— и голос ее был таким естественным здесь, на самом краю берега, где только баня одна и стоит. И в душе Грозы — тоже, так, что она уж почти и не слышала его. Она прошла чуть дальше от сруба, раздвигая руками траву, что так и норовила оставить на подоле обрывки стебельков, присела на полянке, собирая в ладонь крупную землянику: есть хотелось уже невыносимо. После всей беготни и тревог, после жаркой близости с Рарогом. Ягоды, конечно, невелика еда, да хоть что-то. А там потихоньку доберется вновь до Лилки — снеди какой посолиднее выпросить, заплатив столько, сколько потребуется.
Скоро земляника перестала помещаться в руках, и Гроза нанизала ее на тонкие травинки — получились словно бусы нарядные. Говорят, есть в дальних землях такие камни, что цветом будто ягоды или капли крови блестящие. И такие же драгоценные. Она понесла добычу обратно в баню, что еще хранила не утихающий жар печи и легкий парной дух. Вошла, напевая тихо — и едва в грудь Рарога не ткнулась. Он отпустил гашник только, видно, надетых портов и сгреб Грозу руками, словно сноп колосняный.
— Напугала, Лисица. Искать тебя уже хотел, — проворчал притворно строго. — Куда ходила?

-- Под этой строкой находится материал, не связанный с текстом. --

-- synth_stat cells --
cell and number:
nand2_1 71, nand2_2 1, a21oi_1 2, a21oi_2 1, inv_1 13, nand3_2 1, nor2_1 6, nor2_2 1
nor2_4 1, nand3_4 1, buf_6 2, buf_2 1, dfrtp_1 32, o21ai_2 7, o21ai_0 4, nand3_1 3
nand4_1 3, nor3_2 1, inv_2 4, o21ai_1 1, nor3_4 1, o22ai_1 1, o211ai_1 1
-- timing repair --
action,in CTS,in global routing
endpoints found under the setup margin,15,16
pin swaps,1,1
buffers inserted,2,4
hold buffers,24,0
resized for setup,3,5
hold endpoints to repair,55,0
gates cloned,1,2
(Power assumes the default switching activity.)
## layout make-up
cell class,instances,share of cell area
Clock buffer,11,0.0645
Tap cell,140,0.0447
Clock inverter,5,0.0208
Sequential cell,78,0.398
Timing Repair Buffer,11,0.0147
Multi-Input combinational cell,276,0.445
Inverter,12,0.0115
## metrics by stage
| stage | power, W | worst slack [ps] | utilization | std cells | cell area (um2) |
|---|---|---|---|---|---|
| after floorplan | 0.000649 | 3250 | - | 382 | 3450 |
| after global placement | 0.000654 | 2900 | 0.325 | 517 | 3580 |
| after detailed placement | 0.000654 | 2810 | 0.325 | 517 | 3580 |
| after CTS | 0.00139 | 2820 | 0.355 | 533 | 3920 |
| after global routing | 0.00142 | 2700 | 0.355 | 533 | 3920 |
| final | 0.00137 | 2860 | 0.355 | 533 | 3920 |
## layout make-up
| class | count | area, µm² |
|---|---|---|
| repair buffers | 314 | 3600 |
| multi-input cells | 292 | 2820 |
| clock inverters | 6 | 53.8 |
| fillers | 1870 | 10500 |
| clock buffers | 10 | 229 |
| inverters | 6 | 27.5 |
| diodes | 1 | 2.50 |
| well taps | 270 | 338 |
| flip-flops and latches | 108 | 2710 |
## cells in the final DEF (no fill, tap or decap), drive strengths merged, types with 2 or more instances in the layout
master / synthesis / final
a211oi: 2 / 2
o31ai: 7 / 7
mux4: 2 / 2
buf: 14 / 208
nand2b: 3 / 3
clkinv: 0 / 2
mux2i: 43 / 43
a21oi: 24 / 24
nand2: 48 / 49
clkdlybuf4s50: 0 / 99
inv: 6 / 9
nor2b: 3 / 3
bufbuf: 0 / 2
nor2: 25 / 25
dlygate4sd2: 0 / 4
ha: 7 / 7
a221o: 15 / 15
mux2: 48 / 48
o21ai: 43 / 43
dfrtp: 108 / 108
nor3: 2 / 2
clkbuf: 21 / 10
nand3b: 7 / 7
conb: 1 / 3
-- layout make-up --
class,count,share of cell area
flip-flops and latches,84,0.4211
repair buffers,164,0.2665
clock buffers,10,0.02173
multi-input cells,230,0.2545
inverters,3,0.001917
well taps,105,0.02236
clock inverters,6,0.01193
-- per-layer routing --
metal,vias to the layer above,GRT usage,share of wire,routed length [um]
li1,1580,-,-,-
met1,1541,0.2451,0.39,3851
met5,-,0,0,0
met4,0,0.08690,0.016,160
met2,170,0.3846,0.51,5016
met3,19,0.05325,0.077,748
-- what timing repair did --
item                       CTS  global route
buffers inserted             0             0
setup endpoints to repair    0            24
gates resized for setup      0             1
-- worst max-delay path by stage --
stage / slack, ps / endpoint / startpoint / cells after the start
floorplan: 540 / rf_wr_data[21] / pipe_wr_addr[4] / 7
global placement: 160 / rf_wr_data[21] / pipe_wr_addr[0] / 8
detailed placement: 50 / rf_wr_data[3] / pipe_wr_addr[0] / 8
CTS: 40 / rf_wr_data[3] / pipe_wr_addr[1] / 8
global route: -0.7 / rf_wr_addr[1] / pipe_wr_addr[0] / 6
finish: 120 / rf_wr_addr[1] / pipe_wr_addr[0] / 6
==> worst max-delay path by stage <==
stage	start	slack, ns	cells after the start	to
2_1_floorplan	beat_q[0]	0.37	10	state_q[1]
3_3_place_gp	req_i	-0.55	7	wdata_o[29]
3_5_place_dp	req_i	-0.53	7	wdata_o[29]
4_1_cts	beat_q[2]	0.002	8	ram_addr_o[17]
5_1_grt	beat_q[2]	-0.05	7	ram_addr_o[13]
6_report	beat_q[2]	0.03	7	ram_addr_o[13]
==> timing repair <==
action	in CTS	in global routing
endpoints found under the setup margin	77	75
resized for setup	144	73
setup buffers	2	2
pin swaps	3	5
**config.mk**
```make
export PLATFORM = sky130hd
export DESIGN_NAME = mem_bus_arbiter
export DESIGN_NICKNAME = d
export VERILOG_FILES = /design/src/rtl/mem_arb_pkg.sv /design/src/rtl/mem_arb_rr2.sv /design/src/rtl/mem_bus_arbiter.sv
export SDC_FILE = /design/constraint.sdc
export NUM_CORES = 1
export LEC_CHECK = 0
export BUFFER_PORTS_ARGS = -buffer_cell sky130_fd_sc_hd__buf_2
export CAP_MARGIN = 20
export CORE_AREA = 2 2 121 123
export DETAILED_ROUTE_END_ITERATION = 16
export DIE_AREA = 0 0 123 125
export PLACE_DENSITY = 0.47
export REMOVE_ABC_BUFFERS = 1
export SLEW_MARGIN = 0
export SYNTH_ARGS = -nofsm -noshare
export SYNTH_HDL_FRONTEND = slang
export SYNTH_SLANG_ARGS = --single-unit
```
**constraint.sdc**
```tcl
create_clock -name clk -period 1.9 [get_ports clk]
set_input_delay 0.19 -clock clk [delete_from_list [all_inputs] [get_ports clk]]
set_output_delay 0.19 -clock clk [all_outputs]
set_load 0.02 [all_outputs]
```
`config.mk`:
```
export PLATFORM = sky130hd
export DESIGN_NAME = wash_cycle_ctrl
export DESIGN_NICKNAME = d
export VERILOG_FILES = /design/src/rtl/wm_pkg.sv /design/src/rtl/wash_cycle_ctrl.sv
export SDC_FILE = /design/constraint.sdc
export NUM_CORES = 1
export LEC_CHECK = 0
export CORE_ASPECT_RATIO = 0.7
export CORE_UTILIZATION = 39
export DETAILED_ROUTE_END_ITERATION = 6
export PLACE_DENSITY = 0.73
export SLEW_MARGIN = 20
export SYNTH_ARGS = -nofsm -noshare
export SYNTH_HDL_FRONTEND = slang
export SYNTH_SLANG_ARGS = --single-unit
```
`constraint.sdc`:
```
create_clock -name clk -period 1.2 [get_ports clk]
set_input_delay 0.12 -clock clk [delete_from_list [all_inputs] [get_ports clk]]
set_output_delay 0.12 -clock clk [all_outputs]
set_load 0.02 [all_outputs]
```
`src/rtl/wm_pkg.sv`:
```
// Washing-machine sequencer shared types: phase codes, default durations, widths.
`timescale 1ns/1ps
package wm_pkg;

  localparam int unsigned PERIOD_W = 4;
  localparam int unsigned PHASE_W  = 3;

  typedef enum logic [PHASE_W-1:0] {
    PH_IDLE  = 3'd0,
    PH_FILL  = 3'd1,
    PH_WASH  = 3'd2,
    PH_RINSE = 3'd3,
    PH_SPIN  = 3'd4,
    PH_DONE  = 3'd5,
    PH_PAUSE = 3'd6
  } phase_t;

  localparam logic [PERIOD_W-1:0] CLK_FREQ_DEF = 4'd5;
  localparam logic [PERIOD_W-1:0] FILL_T_DEF   = 4'd2;
  localparam logic [PERIOD_W-1:0] WASH_T_DEF   = 4'd5;
  localparam logic [PERIOD_W-1:0] RINSE_T_DEF  = 4'd3;
  localparam logic [PERIOD_W-1:0] SPIN_T_DEF   = 4'd4;

  // Phases that load and run the external timer.
  function automatic logic is_timed(input phase_t p);
    return (p == PH_FILL) || (p == PH_WASH) || (p == PH_RINSE) || (p == PH_SPIN);
  endfunction

  // Program order; SPIN finishes into DONE.
  function automatic phase_t next_phase(input phase_t p);
    case (p)
      PH_FILL:  return PH_WASH;
      PH_WASH:  return PH_RINSE;
      PH_RINSE: return PH_SPIN;
      PH_SPIN:  return PH_DONE;
      default:  return PH_IDLE;
    endcase
  endfunction

endpackage

```
`src/rtl/wash_cycle_ctrl.sv`:
```
// Washing-machine program sequencer IDLE->FILL->WASH->RINSE->SPIN->DONE.
// Drives a sibling phase timer (clear / enable / period / clk_freq) and consumes
// its done flag; drives valve, motor and pump. All outputs registered (Moore).
// Ports: clk, reset (async active-low), start, cancel, lid_closed, tmr_done in;
//   tmr_clear, tmr_enable, tmr_clk_freq[3:0], tmr_period[3:0], phase[2:0],
//   water_valve, motor_on, motor_fast, drain_pump, busy, cycle_done out.
// Option: WM_LID_PAUSE_EN adds a PAUSE phase (code 6) entered when the lid opens
//   during a RUN sub-step; the timer holds and the same phase resumes on close.
`timescale 1ns/1ps
module wash_cycle_ctrl
  import wm_pkg::*;
#(
  parameter logic [PERIOD_W-1:0] CLK_FREQ = CLK_FREQ_DEF,
  parameter logic [PERIOD_W-1:0] FILL_T   = FILL_T_DEF,
  parameter logic [PERIOD_W-1:0] WASH_T   = WASH_T_DEF,
  parameter logic [PERIOD_W-1:0] RINSE_T  = RINSE_T_DEF,
  parameter logic [PERIOD_W-1:0] SPIN_T   = SPIN_T_DEF
) (
  input  logic                clk,
  input  logic                reset,
  input  logic                start,
  input  logic                cancel,
  input  logic                lid_closed,
  input  logic                tmr_done,
  output logic                tmr_clear,
  output logic                tmr_enable,
  output logic [PERIOD_W-1:0] tmr_clk_freq,
  output logic [PERIOD_W-1:0] tmr_period,
  output logic [PHASE_W-1:0]  phase,
  output logic                water_valve,
  output logic                motor_on,
  output logic                motor_fast,
  output logic                drain_pump,
  output logic                busy,
  output logic                cycle_done
);

  // Zero durations would never complete; reject at elaboration.
  if (CLK_FREQ == '0) begin : g_bad_freq
    $error("wash_cycle_ctrl: CLK_FREQ must be nonzero");
  end
  if (FILL_T == '0 || WASH_T == '0 || RINSE_T == '0 || SPIN_T == '0) begin : g_bad_dur
    $error("wash_cycle_ctrl: phase durations must be nonzero");
  end

  function automatic logic [PERIOD_W-1:0] period_of(input phase_t p);
    case (p)
      PH_FILL:  return FILL_T;
      PH_WASH:  return WASH_T;
      PH_RINSE: return RINSE_T;
      PH_SPIN:  return SPIN_T;
      default:  return '0;
    endcase
  endfunction

  phase_t phase_q, phase_d;
  logic   run_q, run_d;       // 0 = LOAD sub-step, 1 = RUN sub-step
  logic   armed_q, armed_d;   // start must be seen low in IDLE before it triggers
  logic   abort;
  phase_t saved_d;
`ifdef WM_LID_PAUSE_EN
  phase_t saved_q;            // phase to resume after PAUSE
`endif

  logic                tmr_clear_q, tmr_clear_d;
  logic                tmr_enable_q, tmr_enable_d;
  logic [PERIOD_W-1:0] tmr_period_q, tmr_period_d;
  logic                water_valve_q, water_valve_d;
  logic                motor_on_q, motor_on_d;
  logic                motor_fast_q, motor_fast_d;
  logic                drain_pump_q, drain_pump_d;
  logic                busy_q, busy_d;
  logic                cycle_done_q, cycle_done_d;

  // State and output registers.
  always_ff @(posedge clk or negedge reset) begin
    if (!reset) begin
      phase_q       <= PH_IDLE;
      run_q         <= 1'b0;
      armed_q       <= 1'b1;
`ifdef WM_LID_PAUSE_EN
      saved_q       <= PH_IDLE;
`endif
      tmr_clear_q   <= 1'b0;
      tmr_enable_q  <= 1'b0;
      tmr_period_q  <= '0;
      water_valve_q <= 1'b0;
      motor_on_q    <= 1'b0;
      motor_fast_q  <= 1'b0;
      drain_pump_q  <= 1'b0;
      busy_q        <= 1'b0;
      cycle_done_q  <= 1'b0;
    end else begin
      phase_q       <= phase_d;
      run_q         <= run_d;
      armed_q       <= armed_d;
`ifdef WM_LID_PAUSE_EN
      saved_q       <= saved_d;
`endif
      tmr_clear_q   <= tmr_clear_d;
      tmr_enable_q  <= tmr_enable_d;
      tmr_period_q  <= tmr_period_d;
      water_valve_q <= water_valve_d;
      motor_on_q    <= motor_on_d;
      motor_fast_q  <= motor_fast_d;
      drain_pump_q  <= drain_pump_d;
      busy_q        <= busy_d;
      cycle_done_q  <= cycle_done_d;
    end
  end

  // Next-state: cancel outranks timer done and lid events.
  always_comb begin
    phase_d = phase_q;
    run_d   = run_q;
    armed_d = armed_q;
`ifdef WM_LID_PAUSE_EN
    saved_d = saved_q;
`else
    saved_d = PH_IDLE;
`endif
    abort   = (phase_q != PH_IDLE) && cancel;
    if (abort) begin
      phase_d = PH_IDLE;
      run_d   = 1'b0;
    end else begin
      case (phase_q)
        PH_IDLE: begin
          if (!start) armed_d = 1'b1;
          if (start && lid_closed && armed_q) begin
            phase_d = PH_FILL;
            run_d   = 1'b0;
            armed_d = 1'b0;
          end
        end
        PH_FILL, PH_WASH, PH_RINSE, PH_SPIN: begin
          if (!run_q) begin
            run_d = 1'b1;
          end
`ifdef WM_LID_PAUSE_EN
          else if (!lid_closed) begin
            saved_d = phase_q;
            phase_d = PH_PAUSE;
          end
`endif
          else if (tmr_done) begin
            phase_d = next_phase(phase_q);
            run_d   = 1'b0;
          end
        end
        PH_DONE: phase_d = PH_IDLE;
`ifdef WM_LID_PAUSE_EN
        PH_PAUSE: begin
          if (lid_closed) begin
            phase_d = saved_q;
            run_d   = 1'b1;
          end
        end
`endif
        default: begin
          phase_d = PH_IDLE;
          run_d   = 1'b0;
        end
      endcase
    end
  end

  // Output decode from the upcoming state so actuators switch with the phase.
  always_comb begin
    tmr_clear_d   = 1'b0;
    tmr_enable_d  = 1'b0;
    tmr_period_d  = '0;
    water_valve_d = 1'b0;
    motor_on_d    = 1'b0;
    motor_fast_d  = 1'b0;
    drain_pump_d  = 1'b0;
    busy_d        = (phase_d != PH_IDLE) && (phase_d != PH_DONE);
    cycle_done_d  = (phase_d == PH_DONE);
    if (is_timed(phase_d)) begin
      tmr_period_d = period_of(phase_d);
      tmr_clear_d  = !run_d;
      tmr_enable_d = run_d;
    end
    if (abort) tmr_clear_d = 1'b1;
    case (phase_d)
      PH_FILL:  water_valve_d = 1'b1;
      PH_WASH:  motor_on_d    = 1'b1;
      PH_RINSE: begin
        water_valve_d = 1'b1;
        motor_on_d    = 1'b1;
      end
      PH_SPIN: begin
        motor_on_d   = 1'b1;
        motor_fast_d = 1'b1;
        drain_pump_d = 1'b1;
      end
      PH_PAUSE: tmr_period_d = period_of(saved_d);
      default: ;
    endcase
  end

  assign tmr_clk_freq = CLK_FREQ;
  assign tmr_clear    = tmr_clear_q;
  assign tmr_enable   = tmr_enable_q;
  assign tmr_period   = tmr_period_q;
  assign phase        = phase_q;
  assign water_valve  = water_valve_q;
  assign motor_on     = motor_on_q;
  assign motor_fast   = motor_fast_q;
  assign drain_pump   = drain_pump_q;
  assign busy         = busy_q;
  assign cycle_done   = cycle_done_q;

endmodule

```
==> out/results.txt <==
Worst hold-check path type - in2async
RSZ-0062 raised after global routing - yes
Total power - 1.75 mW
Hold Buf Count CTS - 0
Data arrival time of the worst path - 1.55 ns
Slowest-stage cell, CP - dfrtp_2
Pre-antenna DRT Iters - 4
CTS tree - yes
Synth-to-Final Area Change - 58.8%
Failing checks - setup timing
Worst VDD drop - 0.914 mV
Syn Area/Cell - 9.78 µm²
Worst-case clock buffer depth - 2
Buf/Inv on CP - 1
Initial antenna violation count - 0
First DRT Iteration DRCs - 5
Area occupied by multi-input gates - 383 µm²
CTS H-tree depth - 1
Min cycle time layout - 1.35 ns
Synth Flop Type - dfrtp_1
DIE AREA - 0.00211 mm²
Fin nets - 123
Drt wl/cell - 13.9 µm
Reg clk slew, reported paths - 0.09 ns
CTS Root Cell - clkbuf_4
FILL cells - 123
Antenna Nets Post-Route - 0
Drt via density - 4.97
DPL Wire Length - 1130 µm
Clk_lat worst skew - 0.30 ns
CTS Sinks - 15
Final critical-path share of the clock period - 113%
WP data required - 1.40 ns
Synth Register Bits - 15
Critical path capture point type - flip-flop
Post-synth EDFFs - 0
Post-synth ARST share - 100%
Startpoint types - flip-flop
Status - finished, violations left
Layout cell share with drive strength beyond 1 - 44.0%
Vias in the first global route - 585
TritonCTS Buffers - 3
Slew Limit Fails - 0
Final global-route overflow total - 0
Synth Instances - 77
DR vias - 681
Max cap viols - 0
Fmax - 0.740 GHz
Final hold violations - 0
YS warnings - 0
Setup TNS - -0.752 ns
Count of input and output buffers - 19
Routed wire length - 1910 µm
I/O pin count - 25
Post-synthesis cell area - 753 µm²
Global-route usage over all layers - 19.9%
Largest net degree at the start of global routing - 16
Routability Congestion - 0.788
Pwr/cell area - 1460 mW/mm²
Worst path max stage delay - 0.45 ns
Endpoints failing setup - 10
Placement Rows - 12
Initial core utilization - 44.4%
Die height - 38.8 µm
Clock Skew - 0.00510 ns
Setup WS post-layout - -0.151 ns
Die X - 54.5 µm
Register area - 380 µm²
Sequential area share after synthesis - 50.0%
ANT cells - 0
First-pass GRT wire length - 2730 µm
Top Family by Delay on Critical Path - flip-flops
Crit path kind - reg2reg
Core area - 0.00170 mm²
Netlist cell types - 31
Max FO, Critical Path - 6
Residual DRC - 0
CP Cell Sequence - buf_6, nor2_4, and4bb_1, a211o_1, and2_1
P_leak - 0.603 nW
===== src/rtl/pwr_sq_sum.sv =====
// Squaring pipeline: registers I/Q, squares each, then sums I*I + Q*Q.
// Ports:
//   clk, rst (async active-low)
//   en         - low flushes the valid chain so in-flight samples are dropped
//   din_valid  - din_i/din_q valid this cycle
//   din_i/q    - signed IN_W samples
//   sum        - unsigned 2*IN_W sum of squares (lossless)
//   sum_valid  - sum is valid, LATENCY-1 cycles after din_valid
module pwr_sq_sum
    import pwr_integ_pkg::*;
#(
    parameter int unsigned IN_W = 16
) (
    input  logic                   clk,
    input  logic                   rst,
    input  logic                   en,
    input  logic                   din_valid,
    input  logic signed [IN_W-1:0] din_i,
    input  logic signed [IN_W-1:0] din_q,
    output logic [2*IN_W-1:0]      sum,
    output logic                   sum_valid
);

    localparam int unsigned SQ_W   = 2 * IN_W;
    localparam int unsigned STAGES = LATENCY - 1;

    logic signed [IN_W-1:0] i_q;
    logic signed [IN_W-1:0] q_q;
    logic [SQ_W-1:0]        ii_q;
    logic [SQ_W-1:0]        qq_q;
    logic [STAGES-1:0]      vld_q;

    logic signed [SQ_W-1:0] i_ext_c;
    logic signed [SQ_W-1:0] q_ext_c;
    logic signed [SQ_W-1:0] ii_c;
    logic signed [SQ_W-1:0] qq_c;

    // Sign-extend before multiplying so the product is a full-width signed square.
    always_comb begin
        i_ext_c = SQ_W'(i_q);
        q_ext_c = SQ_W'(q_q);
        ii_c    = i_ext_c * i_ext_c;
        qq_c    = q_ext_c * q_ext_c;
    end

    // Stage 1 input regs, stage 2 squares, stage 3 sum; valid chain alongside.
    always_ff @(posedge clk or negedge rst) begin
        if (!rst) begin
            i_q   <= '0;
            q_q   <= '0;
            ii_q  <= '0;
            qq_q  <= '0;
            sum   <= '0;
            vld_q <= '0;
        end else begin
            i_q   <= din_i;
            q_q   <= din_q;
            ii_q  <= $unsigned(ii_c);
            qq_q  <= $unsigned(qq_c);
            sum   <= ii_q + qq_q;
            vld_q <= en ? {vld_q[STAGES-2:0], din_valid} : '0;
        end
    end

    assign sum_valid = vld_q[STAGES-1];

endmodule
===== config.mk =====
export PLATFORM = sky130hd
export DESIGN_NAME = pipe_stage_skid
export DESIGN_NICKNAME = d
export VERILOG_FILES = /design/src/rtl/pipe_stage_skid.sv
export SDC_FILE = /design/constraint.sdc
export NUM_CORES = 1
export LEC_CHECK = 0
export CORE_MARGIN = 5
export CORE_UTILIZATION = 35
export CTS_BUF_LIST = sky130_fd_sc_hd__clkbuf_8
export DETAILED_ROUTE_END_ITERATION = 10
export PLACE_DENSITY_LB_ADDON = 0.2
export REMOVE_ABC_BUFFERS = 1
export SLEW_MARGIN = 20
export SYNTH_ARGS = -nofsm -noshare
export SYNTH_HDL_FRONTEND = slang
export SYNTH_SLANG_ARGS = --single-unit

===== constraint.sdc =====
create_clock -name clk -period 1.7 [get_ports clk]
set_input_delay 0.34 -clock clk [delete_from_list [all_inputs] [get_ports clk]]
set_output_delay 0.34 -clock clk [all_outputs]
set_load 0.005 [all_outputs]
## src/rtl/alu_pkg.sv

```systemverilog
// Shared encodings for the sequential right-shift unit: shift modes and FSM states.
package alu_pkg;

    typedef enum logic [1:0] {
        MODE_LSR = 2'b00,
        MODE_ASR = 2'b01,
        MODE_ROR = 2'b10
    } mode_t;

    typedef enum logic [1:0] {
        IDLE  = 2'b00,
        SHIFT = 2'b01,
        DONE  = 2'b10
    } state_t;

    // The unused encoding 2'b11 behaves as a logical shift.
    function automatic mode_t decode_mode(input logic [1:0] raw);
        mode_t m;
        case (raw)
            2'b01:   m = MODE_ASR;
            2'b10:   m = MODE_ROR;
            default: m = MODE_LSR;
        endcase
        return m;
    endfunction

endpackage

```

## src/rtl/alu_shift_right_seq_shr_step.sv

```systemverilog
// One-bit right shift of a value by mode; reports the bit that falls off the LSB.
module shr_step
    import alu_pkg::*;
#(
    parameter int nIO = 8
) (
    input  logic [nIO-1:0] value,
    input  mode_t          mode,
    output logic [nIO-1:0] shifted,
    output logic           out_bit
);

    logic fill;

    always_comb begin
        fill = 1'b0;
        case (mode)
            MODE_ASR: fill = value[nIO-1];
            MODE_ROR: fill = value[0];
            default:  fill = 1'b0;
        endcase
    end

    assign shifted = {fill, value[nIO-1:1]};
    assign out_bit = value[0];

endmodule

```

## src/rtl/alu_shift_right_seq.sv

```systemverilog
// Sequential right shifter (logical/arithmetic/rotate) with start/busy/done handshake.
// Define ALU_SHIFT_FAST_EN to shift two bits per cycle while at least two remain.
//
// state | meaning
// IDLE  | waiting for start; Z and OV hold the last result
// SHIFT | shifting Z right, counter holds positions still to go
// DONE  | one-cycle done pulse, then back to IDLE
module alu_shift_right_seq
    import alu_pkg::*;
#(
    parameter int nIO = 8,
    parameter int SHW = $clog2(nIO)
) (
    input  logic           clk,
    input  logic           rst_n,
    input  logic           start,
    input  logic [nIO-1:0] A,
    input  logic [SHW-1:0] SH,
    input  logic [1:0]     MODE,
    output logic           busy,
    output logic           done,
    output logic [nIO-1:0] Z,
    output logic           OV
);

    state_t         state;
    state_t         state_nx;
    logic [SHW-1:0] cnt;
    mode_t          mode_q;
    logic [nIO-1:0] z_q;
    logic           ov_q;

    logic           accept;
    logic           ov_en;
    logic [nIO-1:0] s1_val;
    logic           s1_out;
    logic [nIO-1:0] shift_val;
    logic           shift_ov;
    logic [SHW-1:0] dec;
    logic           last;

    assign accept = (state == IDLE) && start;
    assign ov_en  = (mode_q != MODE_ROR);

    shr_step #(.nIO(nIO)) u_step1 (
        .value   (z_q),
        .mode    (mode_q),
        .shifted (s1_val),
        .out_bit (s1_out)
    );

`ifdef ALU_SHIFT_FAST_EN
    logic [nIO-1:0] s2_val;
    logic           s2_out;
    logic           two;

    shr_step #(.nIO(nIO)) u_step2 (
        .value   (s1_val),
        .mode    (mode_q),
        .shifted (s2_val),
        .out_bit (s2_out)
    );

    assign two       = (cnt >= SHW'(2));
    assign shift_val = two ? s2_val : s1_val;
    assign shift_ov  = s1_out | (two & s2_out);
    assign dec       = two ? SHW'(2) : SHW'(1);
`else
    assign shift_val = s1_val;
    assign shift_ov  = s1_out;
    assign dec       = SHW'(1);
`endif

    // This cycle consumes the remaining count, so the next state is DONE.
    assign last = (cnt <= dec);

    always_ff @(posedge clk or negedge rst_n) begin
        if (!rst_n) begin
            state <= IDLE;
        end else begin
            state <= state_nx;
        end
    end

    always_comb begin
        state_nx = state;
        case (state)
            IDLE: begin
                if (start) begin
                    state_nx = (SH != '0) ? SHIFT : DONE;
                end
            end
            SHIFT: begin
                if (last) begin
                    state_nx = DONE;
                end
            end
            DONE:    state_nx = IDLE;
            default: state_nx = IDLE;
        endcase
    end

    always_comb begin
        busy = 1'b0;
        done = 1'b0;
        case (state)
            SHIFT: busy = 1'b1;
            DONE: begin
                busy = 1'b1;
                done = 1'b1;
            end
            default: begin
                busy = 1'b0;
                done = 1'b0;
            end
        endcase
    end

    always_ff @(posedge clk or negedge rst_n) begin
        if (!rst_n) begin
            z_q    <= '0;
            cnt    <= '0;
            mode_q <= MODE_LSR;
            ov_q   <= 1'b0;
        end else if (accept) begin
            z_q    <= A;
            cnt    <= SH;
            mode_q <= decode_mode(MODE);
            ov_q   <= 1'b0;
        end else if (state == SHIFT) begin
            z_q    <= shift_val;
            cnt    <= cnt - dec;
            ov_q   <= ov_q | (shift_ov & ov_en);
        end
    end

    assign Z  = z_q;
    assign OV = ov_q;

endmodule
```
**config.mk**
```make
export PLATFORM = sky130hd
export DESIGN_NAME = instruction_fetch_unit
export DESIGN_NICKNAME = d
export VERILOG_FILES = /design/src/rtl/instruction_fetch_unit.sv
export SDC_FILE = /design/constraint.sdc
export NUM_CORES = 1
export LEC_CHECK = 0
export ABC_AREA = 1
export CELL_PAD_IN_SITES_DETAIL_PLACEMENT = 1
export CELL_PAD_IN_SITES_GLOBAL_PLACEMENT = 1
export CORE_UTILIZATION = 34
export CTS_CLUSTER_DIAMETER = 40
export DETAILED_ROUTE_END_ITERATION = 7
export GPL_TIMING_DRIVEN = 0
export PLACE_DENSITY_LB_ADDON = 0.1
export SETUP_SLACK_MARGIN = 0.2
export SLEW_MARGIN = 25
export SYNTH_ARGS = -nofsm -noshare
export SYNTH_HDL_FRONTEND = slang
export SYNTH_SLANG_ARGS = --single-unit
```
**constraint.sdc**
```tcl
create_clock -name clk -period 1.9 [get_ports clk]
set_input_delay 0.475 -clock clk [delete_from_list [all_inputs] [get_ports clk]]
set_output_delay 0.475 -clock clk [all_outputs]
set_load 0.02 [all_outputs]
```
[config.mk]
export PLATFORM = sky130hd
export DESIGN_NAME = tick_sequencer
export DESIGN_NICKNAME = d
export VERILOG_FILES = /design/src/rtl/tick_sequencer.sv
export SDC_FILE = /design/constraint.sdc
export NUM_CORES = 1
export LEC_CHECK = 0
export CORE_MARGIN = 2
export CORE_UTILIZATION = 50
export CTS_CLUSTER_SIZE = 8
export DETAILED_ROUTE_END_ITERATION = 12
export DONT_BUFFER_PORTS = 1
export PLACE_DENSITY = 0.72
export SLEW_MARGIN = 30
export SYNTH_ARGS = -nofsm -noshare
export SYNTH_HDL_FRONTEND = slang
export SYNTH_SLANG_ARGS = --single-unit
[constraint.sdc]
create_clock -name clk_i -period 3.6 [get_ports clk_i]
set_input_delay 0.72 -clock clk_i [delete_from_list [all_inputs] [get_ports clk_i]]
set_output_delay 0.72 -clock clk_i [all_outputs]
set_load 0.05 [all_outputs]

— Вот, — она сунула ему под нос травинки с ягодами, упираясь подбородком в его грудь, обнимая другой рукой за пояс.
Находник рассмеялся негромко. Обхватил губами травинку и, сминая, собрал сразу несколько ягод. Замычал протяжно, словно ничего вкуснее в жизни не ел. Гроза объяла его за шею, потянула к себе и, прильнув к его рту своим, успела поймать земляничный аромат и легкую сладость.
Так и забылись они надолго, не находя воли отпустить друг друга из объятий, разомкнуть губы. А дыхание сбитое все ж заставило прерваться. Кровь пьяно, безумно неслась по телу — и чувство дивной свободы кружило голову.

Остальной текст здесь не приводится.